The Federal Reserve said yesterday that "revolving credit," the money owed by Visa and MasterCard users to their banks, fell to $906 billion in July, from a peak of $975 billion in June 2008.

That $69 billion drop reflects those borrowers who've paid off their debts, as well as a growing number the banks don't expect to pay them off.

There are signs of bigger cuts to come. The nation's two largest credit-card banks - Bank of America Corp.'s FIA Card Services N.A. (formerly MBNA) and JPMorgan Chase & Co.'s Chase Bank USA N.A. - have drastically cut "unused credit lines" in the last year, according to Federal Deposit Insurance Corp. records.

That means consumers will be able to borrow less this Christmas shopping season before they can max out their Visas or MasterCards.

Bank of America cut unused credit-card lines to about $600 billion, a sharp drop from $950 billion a year earlier.
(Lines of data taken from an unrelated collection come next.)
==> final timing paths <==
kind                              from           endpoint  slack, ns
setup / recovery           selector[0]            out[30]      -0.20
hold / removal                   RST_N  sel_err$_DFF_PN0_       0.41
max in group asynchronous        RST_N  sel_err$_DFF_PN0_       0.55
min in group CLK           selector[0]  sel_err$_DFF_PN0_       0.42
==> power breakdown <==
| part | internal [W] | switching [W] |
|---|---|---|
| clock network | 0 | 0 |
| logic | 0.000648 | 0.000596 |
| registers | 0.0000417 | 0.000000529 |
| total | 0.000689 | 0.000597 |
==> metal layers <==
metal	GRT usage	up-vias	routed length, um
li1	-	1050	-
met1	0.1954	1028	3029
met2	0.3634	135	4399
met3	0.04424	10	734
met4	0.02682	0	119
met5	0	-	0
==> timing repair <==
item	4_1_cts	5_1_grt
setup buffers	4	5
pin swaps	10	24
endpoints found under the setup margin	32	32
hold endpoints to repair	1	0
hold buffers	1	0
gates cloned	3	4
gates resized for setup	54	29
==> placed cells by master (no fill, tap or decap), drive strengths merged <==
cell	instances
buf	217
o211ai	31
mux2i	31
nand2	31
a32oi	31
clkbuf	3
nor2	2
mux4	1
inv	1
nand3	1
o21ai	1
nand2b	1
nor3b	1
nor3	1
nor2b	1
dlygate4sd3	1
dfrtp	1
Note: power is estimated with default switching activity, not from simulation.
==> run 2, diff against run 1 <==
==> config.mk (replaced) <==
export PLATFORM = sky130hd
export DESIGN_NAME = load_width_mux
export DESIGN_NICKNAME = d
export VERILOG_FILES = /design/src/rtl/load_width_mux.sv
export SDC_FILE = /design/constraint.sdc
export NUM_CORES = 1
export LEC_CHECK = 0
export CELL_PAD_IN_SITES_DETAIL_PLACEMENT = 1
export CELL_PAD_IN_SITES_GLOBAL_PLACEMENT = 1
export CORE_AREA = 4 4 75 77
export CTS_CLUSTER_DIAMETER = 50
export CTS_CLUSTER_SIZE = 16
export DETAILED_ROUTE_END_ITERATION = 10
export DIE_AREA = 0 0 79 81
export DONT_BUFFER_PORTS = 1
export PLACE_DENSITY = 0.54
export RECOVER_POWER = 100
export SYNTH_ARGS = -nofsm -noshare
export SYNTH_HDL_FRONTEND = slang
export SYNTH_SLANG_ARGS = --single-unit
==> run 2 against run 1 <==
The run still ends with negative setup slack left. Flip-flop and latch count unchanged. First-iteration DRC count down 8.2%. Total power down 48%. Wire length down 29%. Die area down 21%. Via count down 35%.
===== config.mk =====
export PLATFORM = sky130hd
export DESIGN_NAME = i2c_register_responder
export DESIGN_NICKNAME = d
export VERILOG_FILES = /design/src/rtl/i2c_register_responder.sv
export SDC_FILE = /design/constraint.sdc
export NUM_CORES = 2
export LEC_CHECK = 0
export CAP_MARGIN = 25
export CORE_AREA = 3 3 412 414
export DETAILED_ROUTE_END_ITERATION = 10
export DIE_AREA = 0 0 415 417
export GPL_TIMING_DRIVEN = 0
export SYNTH_ARGS = -nofsm -noshare
export SYNTH_HDL_FRONTEND = slang
export SYNTH_SLANG_ARGS = --single-unit

===== constraint.sdc =====
create_clock -name clk25_2 -period 59.2 [get_ports clk25_2]
set_input_delay 8.88 -clock clk25_2 [delete_from_list [all_inputs] [get_ports clk25_2]]
set_output_delay 8.88 -clock clk25_2 [all_outputs]
set_load 0.02 [all_outputs]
At Chase, unused lines fell below $600 billion, from more than $700 billion.

Many borrowers never reach their card limits. But the banks aren't running the risk that more will be tempted to try. Both Bank of America and Chase reported losing money on credit cards in the first half of 2009, reversing the previous year's profits.
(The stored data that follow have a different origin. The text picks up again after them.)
==> src/rtl/apb_master.sv <==
// APB master: accepts one command at a time, runs a single APB transfer with a
// bounded wait, and holds the response until the consumer accepts it.
module apb_master #(
   parameter int unsigned ADDR_W      = 33,
   parameter int unsigned DATA_W      = 33,
   parameter int unsigned TIMEOUT_CYC = 16
) (
   input  logic              pclk,
   input  logic              prst,
   input  logic              cmd_valid,
   output logic              cmd_ready,
   input  logic              cmd_write,
   input  logic [ADDR_W-1:0] cmd_addr,
   input  logic [DATA_W-1:0] cmd_wdata,
   output logic              rsp_valid,
   input  logic              rsp_ready,
   output logic [DATA_W-1:0] rsp_rdata,
   output logic              rsp_err,
   output logic              rsp_timeout,
   output logic              psel,
   output logic              penable,
   output logic              pwrite,
   output logic [ADDR_W-1:0] paddr,
   output logic [DATA_W-1:0] pwdata,
   input  logic [DATA_W-1:0] prdata,
   input  logic              pready,
   input  logic              pslverr
);

   typedef enum logic [1:0] {StIdle, StSetup, StAccess, StResp} state_e;

   // Abort decision is taken on the wait cycle that would bring the count to TIMEOUT_CYC.
   localparam logic [7:0] WaitLast = 8'(TIMEOUT_CYC - 1);

   state_e            state_q, state_d;
   logic [7:0]        wait_q, wait_d;
   logic              pwrite_q, pwrite_d;
   logic [ADDR_W-1:0] paddr_q, paddr_d;
   logic [DATA_W-1:0] pwdata_q, pwdata_d;
   logic [DATA_W-1:0] rdata_q, rdata_d;
   logic              err_q, err_d;
   logic              tout_q, tout_d;

   always_comb begin
      state_d  = state_q;
      wait_d   = wait_q;
      pwrite_d = pwrite_q;
      paddr_d  = paddr_q;
      pwdata_d = pwdata_q;
      rdata_d  = rdata_q;
      err_d    = err_q;
      tout_d   = tout_q;
      unique case (state_q)
         StIdle: begin
            if (cmd_valid) begin
               pwrite_d = cmd_write;
               paddr_d  = cmd_addr;
               pwdata_d = cmd_wdata;
               wait_d   = '0;
               state_d  = StSetup;
            end
         end
         StSetup: begin
            state_d = StAccess;
         end
         StAccess: begin
            if (pready) begin
               rdata_d = pwrite_q ? '0 : prdata;
               err_d   = pslverr;
               tout_d  = 1'b0;
               state_d = StResp;
            end else if (wait_q == WaitLast) begin
               rdata_d = '0;
               err_d   = 1'b1;
               tout_d  = 1'b1;
               state_d = StResp;
            end else begin
               wait_d = wait_q + 8'd1;
            end
         end
         StResp: begin
            if (rsp_ready) begin
               state_d = StIdle;
            end
         end
         default: state_d = StIdle;
      endcase
   end

   always_ff @(posedge pclk) begin
      if (prst) begin
         state_q  <= StIdle;
         wait_q   <= '0;
         pwrite_q <= 1'b0;
         paddr_q  <= '0;
         pwdata_q <= '0;
         rdata_q  <= '0;
         err_q    <= 1'b0;
         tout_q   <= 1'b0;
      end else begin
         state_q  <= state_d;
         wait_q   <= wait_d;
         pwrite_q <= pwrite_d;
         paddr_q  <= paddr_d;
         pwdata_q <= pwdata_d;
         rdata_q  <= rdata_d;
         err_q    <= err_d;
         tout_q   <= tout_d;
      end
   end

   // Held off while reset is asserted so no command is offered into a reset edge.
   assign cmd_ready   = (state_q == StIdle) && !prst;
   assign psel        = (state_q == StSetup) || (state_q == StAccess);
   assign penable     = (state_q == StAccess);
   assign rsp_valid   = (state_q == StResp);
   assign pwrite      = pwrite_q;
   assign paddr       = paddr_q;
   assign pwdata      = pwdata_q;
   assign rsp_rdata   = rdata_q;
   assign rsp_err     = err_q;
   assign rsp_timeout = tout_q;

endmodule
==> config.mk <==
export PLATFORM = sky130hd
export DESIGN_NAME = apb_master
export DESIGN_NICKNAME = d
export VERILOG_FILES = /design/src/rtl/apb_master.sv
export SDC_FILE = /design/constraint.sdc
export NUM_CORES = 1
export LEC_CHECK = 0
export CORE_MARGIN = 3
export CORE_UTILIZATION = 43
export DETAILED_ROUTE_END_ITERATION = 10
export GPL_TIMING_DRIVEN = 0
export PLACE_DENSITY_LB_ADDON = 0.15
export SKIP_CTS_REPAIR_TIMING = 1
export SLEW_MARGIN = 20
export SYNTH_ARGS = -nofsm -noshare
export SYNTH_HDL_FRONTEND = slang
export SYNTH_SLANG_ARGS = --single-unit
export TNS_END_PERCENT = 5
==> constraint.sdc <==
create_clock -name pclk -period 4.15 [get_ports pclk]
set_clock_uncertainty 0.15 [all_clocks]
set_input_delay 0.415 -clock pclk [delete_from_list [all_inputs] [get_ports pclk]]
set_output_delay 0.415 -clock pclk [all_outputs]
set_load 0.02 [all_outputs]
==> flow_results.xml <==
<?xml version="1.0" encoding="UTF-8"?>
<metrics>
  <group name="min_path">
    <metric name="hold_class" unit="">reg2reg</metric>
  </group>
  <group name="cts">
    <metric name="clock_sinks" unit="">112</metric>
    <metric name="numCtsBuffers" unit="">9</metric>
    <metric name="cts_max_level" unit="">3</metric>
    <metric name="clkLatencyLatePin" unit="ns">0.36</metric>
    <metric name="max-clock-path-buffers" unit="">2</metric>
    <metric name="clock-root-buffer" unit="">sky130_fd_sc_hd__clkbuf_8</metric>
    <metric name="tritoncts_clock_tree" unit="">yes</metric>
    <metric name="clkSlewWorstSetupHoldPaths" unit="ns">0.09</metric>
  </group>
  <group name="grt">
    <metric name="grt_pass1_wl" unit="um">20570</metric>
    <metric name="pin_count_of_the_biggest_net_entering_global_routing" unit="">18</metric>
    <metric name="overflow" unit="">0</metric>
    <metric name="first_global_vias" unit="">4163</metric>
    <metric name="grt_use_total" unit="%">22.86</metric>
    <metric name="grt_antenna_before_repair" unit="">0</metric>
  </group>
  <group name="synthesis">
    <metric name="ys_ff_latch" unit="">112</metric>
    <metric name="synth_xor_area_share" unit="%">0</metric>
    <metric name="synth_simple_gate_area_share" unit="%">21.07</metric>
    <metric name="synth_cells" unit="">493</metric>
    <metric name="synth_sequential_area_ratio" unit="%">54.25</metric>
    <metric name="main_combinational_cell_family_by_area_after_synthesis" unit="">simple AND/OR/NAND/NOR gates</metric>
    <metric name="synthesis.yosys.warnings" unit="">0</metric>
    <metric name="netlist_top_cells_area" unit="">sky130_fd_sc_hd__dfxtp_1 (54%), sky130_fd_sc_hd__nand2_1 (14%), sky130_fd_sc_hd__a21oi_1 (8.8%)</metric>
    <metric name="synth.net_count" unit="">604</metric>
    <metric name="synth.largest_area_cell" unit="">sky130_fd_sc_hd__dfxtp_1</metric>
    <metric name="synth_fa_ha_area_share" unit="%">1.514</metric>
    <metric name="postSynth.topFlopCell" unit="">sky130_fd_sc_hd__dfxtp_1</metric>
    <metric name="syn_avg_cell_area" unit="sq um">8.383</metric>
    <metric name="synth_cell_type_count" unit="">40</metric>
    <metric name="synth_enable_flop_cells" unit="">0</metric>
    <metric name="synthesis.area" unit="sq um">4133</metric>
    <metric name="complex_gate_fraction_of_the_synthesized_area" unit="%">18.50</metric>
    <metric name="synth_top_area_share" unit="%">54.25</metric>
    <metric name="synth_mux_area_share" unit="%">0.7266</metric>
    <metric name="synthArstFlopShare" unit="%">0</metric>
  </group>
  <group name="sta">
    <metric name="timing.slew.headroom" unit="%">51.28</metric>
    <metric name="timing.final.max_slew_violations" unit="">0</metric>
    <metric name="finalHoldViolCount" unit="">0</metric>
    <metric name="period_needed" unit="ns">2.594</metric>
    <metric name="min_period_over_period" unit="%">62.49</metric>
    <metric name="maxClockFrequency" unit="MHz">385.6</metric>
    <metric name="tightest_slew" unit="ns">0.7291</metric>
    <metric name="setup_repair_after_global_routing_missed_its_margin" unit="">no</metric>
    <metric name="setup_viol_count_final" unit="">0</metric>
    <metric name="setup_tns" unit="ns">0</metric>
  </group>
  <group name="setup_path">
    <metric name="cp-start-kind" unit="">input port</metric>
    <metric name="most_prevalent_standard_cell_on_the_critical_path" unit="">sky130_fd_sc_hd__clkbuf_1</metric>
    <metric name="crit_path_max_fanout" unit="">10</metric>
    <metric name="crit_path_top_delay_cell" unit="">sky130_fd_sc_hd__clkdlybuf4s50_1</metric>
    <metric name="timing.critical_path.max_delay_family" unit="">buffers and inverters</metric>
    <metric name="crit_chain" unit="">clkbuf_1, clkbuf_1, nor2b_1, clkdlybuf4s50_1</metric>
    <metric name="worst_path_bufs_invs" unit="">3</metric>
    <metric name="worst_ep_required_time" unit="ns">3.59</metric>
    <metric name="cp_data_arrival_time" unit="ns">2.03</metric>
    <metric name="critPathKind" unit="">in2out</metric>
    <metric name="crit_path_max_incr_delay" unit="ns">0.58</metric>
    <metric name="critPathCaptureType" unit="">primary output</metric>
  </group>
  <group name="place">
    <metric name="numPlacedInstances" unit="">832</metric>
    <metric name="numPortBuffers" unit="">210</metric>
    <metric name="hpwlAfterDp" unit="um">9598</metric>
    <metric name="place_area" unit="sq um">6396</metric>
    <metric name="gp_routability_congestion" unit="">0.8946</metric>
  </group>
  <group name="power_and_ir_drop">
    <metric name="power.density" unit="nW/um^2">462.5</metric>
    <metric name="share_clk_of_total_power" unit="%">23.1</metric>
    <metric name="vdd.ir_drop.worst" unit="mV">0.2581</metric>
    <metric name="relative_contribution_of_sequential_cells_to_total_power" unit="%">41.9</metric>
    <metric name="post-layout-total-power" unit="mW">3.059</metric>
    <metric name="p_comb_share" unit="%">35.0</metric>
    <metric name="static-leakage-power" unit="nW">2.377</metric>
    <metric name="net-switching-power" unit="mW">1.027</metric>
    <metric name="cell_internal_pwr" unit="mW">2.033</metric>
    <metric name="sw_frac_of_total" unit="%">33.56</metric>
  </group>
  <group name="layout">
    <metric name="final_standard_cell_count_with_taps_included_and_fillers_excluded" unit="">847</metric>
    <metric name="final_layout_size_suffix_gt1_share" unit="%">3.760</metric>
    <metric name="layout.nets" unit="">825</metric>
    <metric name="finish.instance_area" unit="sq um">6615</metric>
    <metric name="n_antenna_cell" unit="">0</metric>
    <metric name="area_delta_synth_final" unit="%">60.07</metric>
    <metric name="nFillCells" unit="">754</metric>
  </group>
  <group name="floorplanning">
    <metric name="design.die.area" unit="sq um">10820</metric>
    <metric name="design.core.area" unit="sq um">9284</metric>
    <metric name="ioPinCount" unit="">212</metric>
    <metric name="fp-row-count" unit="">35</metric>
    <metric name="die_h" unit="um">104.0</metric>
    <metric name="die_w" unit="um">104.0</metric>
    <metric name="floorplan.initialDensity" unit="%">44.51</metric>
  </group>
  <group name="drt">
    <metric name="route.layer.met1.wl" unit="um">5230</metric>
    <metric name="route.antenna.remaining_nets" unit="">0</metric>
    <metric name="drt-total-wl" unit="um">12560</metric>
    <metric name="topRoutingLayerUsed" unit="">met4</metric>
    <metric name="dr.pass1.iters" unit="">4</metric>
    <metric name="route.vias.total" unit="">4195</metric>
    <metric name="met3RoutedLength" unit="um">1216</metric>
    <metric name="wire_length_per_cell_after_detailed_routing" unit="um">14.83</metric>
    <metric name="detail_route.drc_violations" unit="">0</metric>
    <metric name="number_of_drc_markers_in_iteration_0" unit="">240</metric>
    <metric name="dr_wl_met2" unit="um">5870</metric>
    <metric name="viasPerCell" unit="">4.953</metric>
  </group>
  <group name="run">
    <metric name="maxCapViolations" unit="">0</metric>
  </group>
  <group name="status">
    <metric name="status" unit="">complete, no violations</metric>
  </group>
</metrics>
[routing by layer]
layer  vias up  track usage (%)
met3        18            8.318
met2       175            38.30
met4         0            7.597
li1       2103                -
met1      1899            27.20
met5         -                0
[sequential cells by signal (all words and copies together), names as in the netlist]
signal	count
state_q	2
paddr	33
rsp_timeout	1
rsp_err	1
pwrite	1
wait_q	8
rsp_rdata	33
pwdata	33
[cell usage in the layout (no fill, tap or decap), types with 7 or more instances in the layout]
cell	instances
sky130_fd_sc_hd__o21ai_0	22
sky130_fd_sc_hd__clkbuf_8	10
sky130_fd_sc_hd__clkbuf_1	23
sky130_fd_sc_hd__nor2_1	7
sky130_fd_sc_hd__nand3_1	19
sky130_fd_sc_hd__dfxtp_1	112
sky130_fd_sc_hd__clkdlybuf4s50_1	210
sky130_fd_sc_hd__a22o_1	18
sky130_fd_sc_hd__nand2_1	159
sky130_fd_sc_hd__a21oi_1	73
[synthesized netlist by cell type, drive strengths merged (2+ instances only)]
cell and number:
inv 5, mux2i 3, o21ai 22, o31ai 2
nand3 19, ha 5, dfxtp 112, a311oi 2
a22o 18, nor2b 3, a31oi 3, a21oi 73
and2 2, nor3 5, nand2b 2, nand2 159
a211oi 3, clkbuf 24, buf 10, nor2 8
[path summary, 6_finish.rpt]
kind	startpoint	endpoint	slack, ns	cells past startpoint
hold reg to reg	paddr[27]	paddr[27]	0.31	2
hold / removal	paddr[27]	paddr[27]	0.31	2
setup / recovery	prst	cmd_ready	1.56	4
setup reg to reg	state_q[1]	paddr[3]	1.90	7
[kinds of logic after synthesis]
logic type / Yosys count
flip-flops: 112
buffers and inverters: 39
adder cells (fa/ha/maj): 5
AO/OA/AOI/OAI: 128
AND/OR/NAND/NOR: 206
multiplexers: 3
[area by class of cell]
class / count / area (sq um) / area share, %
timing repair buffer: 210 / 2102 / 31.78
buffer: 34 / 143.9 / 2.175
clock buffer: 10 / 137.6 / 2.081
inverter: 5 / 18.77 / 0.2837
clock inverter: 5 / 81.33 / 1.229
sequential: 112 / 2242 / 33.89
tap: 129 / 161.4 / 2.440
multi-input combinational: 342 / 1728 / 26.12
[power groups by stage]
stage | Clock (mW) | Combinational (mW) | Sequential (mW)
finish | 0.707 | 1.07 | 1.28
global route | 0.757 | 1.16 | 1.30
CTS | 0.720 | 1.08 | 1.28
detailed placement | 0 | 1.07 | 1.31
global placement | 0 | 1.05 | 1.30
floorplan | 0 | 0.414 | 1.45
[per-stage QoR]
step	hold WS, ns	util, %	setup slack [ns]
floorplan	0.3210	-	2.216
global placement	0.2907	68.89	1.524
detailed placement	0.2959	68.89	1.501
CTS	0.3093	71.25	1.528
global route	0.3259	71.25	1.466
finish	0.3078	71.25	1.556
[worst register-to-register path, cell delays in order, from the launching register on]
cell                       delay, ns
sky130_fd_sc_hd__dfxtp_1        0.40
sky130_fd_sc_hd__inv_1          0.08
sky130_fd_sc_hd__ha_1           0.27
sky130_fd_sc_hd__nand2_1        0.22
sky130_fd_sc_hd__clkbuf_1       0.38
sky130_fd_sc_hd__clkbuf_1       0.42
sky130_fd_sc_hd__nand2_1        0.11
sky130_fd_sc_hd__a21oi_1        0.15
Note: power is estimated with default switching activity, not from simulation.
Besides reducing borrowing limits, credit-card lenders are also ratcheting up interest rates - to a median 14.4 percent in the second quarter, more than a percentage point above last year's lows, according to the Fed.

By comparison, home mortgage rates have remained below 6 percent for most of this year, a full percentage point below last year, according to HSH Associates of Pompton Plains, N.J.
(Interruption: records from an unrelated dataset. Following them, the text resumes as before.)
## src/rtl/gray_code_decoder_pkg.sv

```systemverilog
// Shared definitions for the gray-code link: checker states, pipeline slicing
// helpers and gray<->binary reference conversions.
package gray_code_decoder_pkg;

    localparam int DEF_WIDTH = 32;

    typedef enum logic [1:0] {
        ST_SEEK  = 2'd0,
        ST_TRACK = 2'd1,
        ST_FAULT = 2'd2
    } chk_state_e;

    // Bits resolved per pipeline stage, rounded up so every bit is covered.
    function automatic int chunk_size(input int width, input int stages);
        return (width + stages - 1) / stages;
    endfunction

    function automatic int stage_hi(input int width, input int stages, input int k);
        return width - 1 - k * chunk_size(width, stages);
    endfunction

    // Trailing stages of a non-even split may own fewer bits (or none).
    function automatic int stage_lo(input int width, input int stages, input int k);
        int lo;
        lo = width - (k + 1) * chunk_size(width, stages);
        return (lo < 0) ? 0 : lo;
    endfunction

    function automatic logic [63:0] bin2gray(input logic [63:0] b);
        return b ^ (b >> 1);
    endfunction

    function automatic logic [63:0] gray2bin(input logic [63:0] g);
        logic [63:0] b;
        b[63] = g[63];
        for (int i = 62; i >= 0; i--) begin
            b[i] = b[i+1] ^ g[i];
        end
        return b;
    endfunction

endpackage

```

## src/rtl/gray_to_binary_stage.sv

```systemverilog
// One slice of the pipelined prefix-XOR: bits above HI arrive already binary,
// bits HI..LO are resolved here, bits below LO pass through still gray-coded.
module gray_to_binary_stage #(
    parameter int WIDTH = 32,
    parameter int LO    = 0,
    parameter int HI    = WIDTH - 1
) (
    input  logic             clock,
    input  logic             reset,
    input  logic [WIDTH-1:0] data_i,
    input  logic             valid_i,
    output logic [WIDTH-1:0] data_o,
    output logic             valid_o
);

    logic [WIDTH-1:0] data_d;
    logic [WIDTH-1:0] data_q;
    logic             valid_q;

    // The MSB of a gray code equals the binary MSB, so it never needs rewriting.
    always_comb begin
        data_d = data_i;
        for (int i = WIDTH - 2; i >= 0; i--) begin
            if (i >= LO && i <= HI) begin
                data_d[i] = data_d[i+1] ^ data_i[i];
            end
        end
    end

    always_ff @(posedge clock or negedge reset) begin
        if (!reset) begin
            data_q  <= '0;
            valid_q <= 1'b0;
        end else begin
            valid_q <= valid_i;
            if (valid_i) begin
                data_q <= data_d;
            end
        end
    end

    assign data_o  = data_q;
    assign valid_o = valid_q;

endmodule

```

## src/rtl/gray_code_decoder.sv

```systemverilog
// Receive side of the gray-code counter link: pipelined gray->binary decode
// followed by a +1 step checker with lock indication and saturating error count.
module gray_code_decoder
    import gray_code_decoder_pkg::*;
#(
    parameter int WIDTH  = DEF_WIDTH,
    parameter int STAGES = 4,
    parameter int ERR_W  = 16
) (
    input  logic             clock,
    input  logic             reset,
    input  logic [WIDTH-1:0] gray_in,
    input  logic             gray_valid,
    input  logic             clear,
    output logic [WIDTH-1:0] bin_out,
    output logic             bin_valid,
    output logic             step_error,
    output logic             locked,
    output logic [ERR_W-1:0] error_count,
    output logic [1:0]       dbg_state
);

    localparam logic [ERR_W-1:0] CNT_MAX = '1;

    // Handshake: gray_valid qualifies gray_in for one cycle, no backpressure;
    // bin_valid qualifies bin_out exactly STAGES cycles later, bubbles preserved.
    logic [WIDTH-1:0] pipe_data  [0:STAGES];
    logic             pipe_valid [0:STAGES];

    assign pipe_data[0]  = gray_in;
    assign pipe_valid[0] = gray_valid;

    for (genvar k = 0; k < STAGES; k++) begin : g_stage
        gray_to_binary_stage #(
            .WIDTH (WIDTH),
            .LO    (stage_lo(WIDTH, STAGES, k)),
            .HI    (stage_hi(WIDTH, STAGES, k))
        ) u_stage (
            .clock   (clock),
            .reset   (reset),
            .data_i  (pipe_data[k]),
            .valid_i (pipe_valid[k]),
            .data_o  (pipe_data[k+1]),
            .valid_o (pipe_valid[k+1])
        );
    end

    assign bin_out   = pipe_data[STAGES];
    assign bin_valid = pipe_valid[STAGES];

    chk_state_e       state_q;
    logic [WIDTH-1:0] prev_q;
    logic             step_error_q;
    logic             locked_q;
    logic [ERR_W-1:0] err_cnt_q;
    logic             good_step;

    // Natural WIDTH-bit wrap makes all-ones -> zero a legal step.
    assign good_step = (bin_out == prev_q + WIDTH'(1));

    // clear outranks a coincident sample: that sample is dropped, not used as reference.
    always_ff @(posedge clock or negedge reset) begin
        if (!reset) begin
            state_q      <= ST_SEEK;
            prev_q       <= '0;
            step_error_q <= 1'b0;
            locked_q     <= 1'b0;
            err_cnt_q    <= '0;
        end else begin
            step_error_q <= 1'b0;
            if (clear) begin
                state_q   <= ST_SEEK;
                locked_q  <= 1'b0;
                err_cnt_q <= '0;
            end else if (bin_valid) begin
                prev_q <= bin_out;
                case (state_q)
                    ST_SEEK: begin
                        state_q  <= ST_TRACK;
                        locked_q <= 1'b1;
                    end
                    ST_TRACK: begin
                        if (!good_step) begin
                            state_q      <= ST_FAULT;
                            locked_q     <= 1'b0;
                            step_error_q <= 1'b1;
                            if (err_cnt_q != CNT_MAX) err_cnt_q <= err_cnt_q + ERR_W'(1);
                        end
                    end
                    ST_FAULT: begin
                        if (good_step) begin
                            state_q  <= ST_TRACK;
                            locked_q <= 1'b1;
                        end else begin
                            step_error_q <= 1'b1;
                            if (err_cnt_q != CNT_MAX) err_cnt_q <= err_cnt_q + ERR_W'(1);
                        end
                    end
                    default: begin
                        state_q  <= ST_SEEK;
                        locked_q <= 1'b0;
                    end
                endcase
            end
        end
    end

    assign step_error  = step_error_q;
    assign locked      = locked_q;
    assign error_count = err_cnt_q;
    assign dbg_state   = state_q;

endmodule

```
Why did credit-card rates rise while mortgage rates fell? The federal government has helped finance more low-cost mortgages to stimulate home buying. By contrast, Congress passed legislation, which started taking effect this summer, to make it more difficult for card lenders to boost rates in the future. The banks grabbed what they could when they could.

Card banks' problems are becoming the Philadelphia area's problems: BofA's credit-card unit cut 2,500 jobs over the last year, leaving 26,200 workers in Wilmington and other bank sites around the country. Chase cut 800, leaving about 18,400.

Online scale

Michael G. Rubin, chief executive at GSI Commerce, King of Prussia, says that the national slowdown is reshaping the online-retailing business, where demand remains stronger than at "brick-and-mortar" stores, but that cost pressures are growing.

GSI handles online shopping orders for Toys R Us, the NFL, Dick's Sporting Goods, Estee Lauder, Ralph Lauren, and other national retailers.

"The top 500 online retailers are growing nicely; the small are becoming irrelevant," Rubin said. "It's an economy of scale." Amazon.com has trained customers to expect quick, free, or cheap home delivery. "Small firms can't do that."

GSI's order-fulfillment division employs 4,000 at a warehouse complex in Kentucky and at sites in Canada, the U.K., and other countries. Rubin figures GSI makes 8 cents to a dime of profit on every dollar of revenue it brings in from online sales.

Its other business line, online-marketing services, employs 600 helping firms reach would-be customers; it's more profitable, earning about 25 cents per dollar of sales. GSI took on 50 people earlier this week when it bought Pepperjam, a Wilkes-Barre online-ad-software firm, for an undisclosed sum, to add to the marketing unit.

It passed another milestone when a main long-term investor, Softbank Inc., unloaded its GSI shares as part of a $230 million-plus secondary stock offering last month that included $88 million in newly issued share sales.

The sale made GSI attractive to institutional investors by putting more shares on the market, according to Rubin. John Malone's Liberty Media (which also owns QVC of West Chester) and Rubin are GSI's largest investors.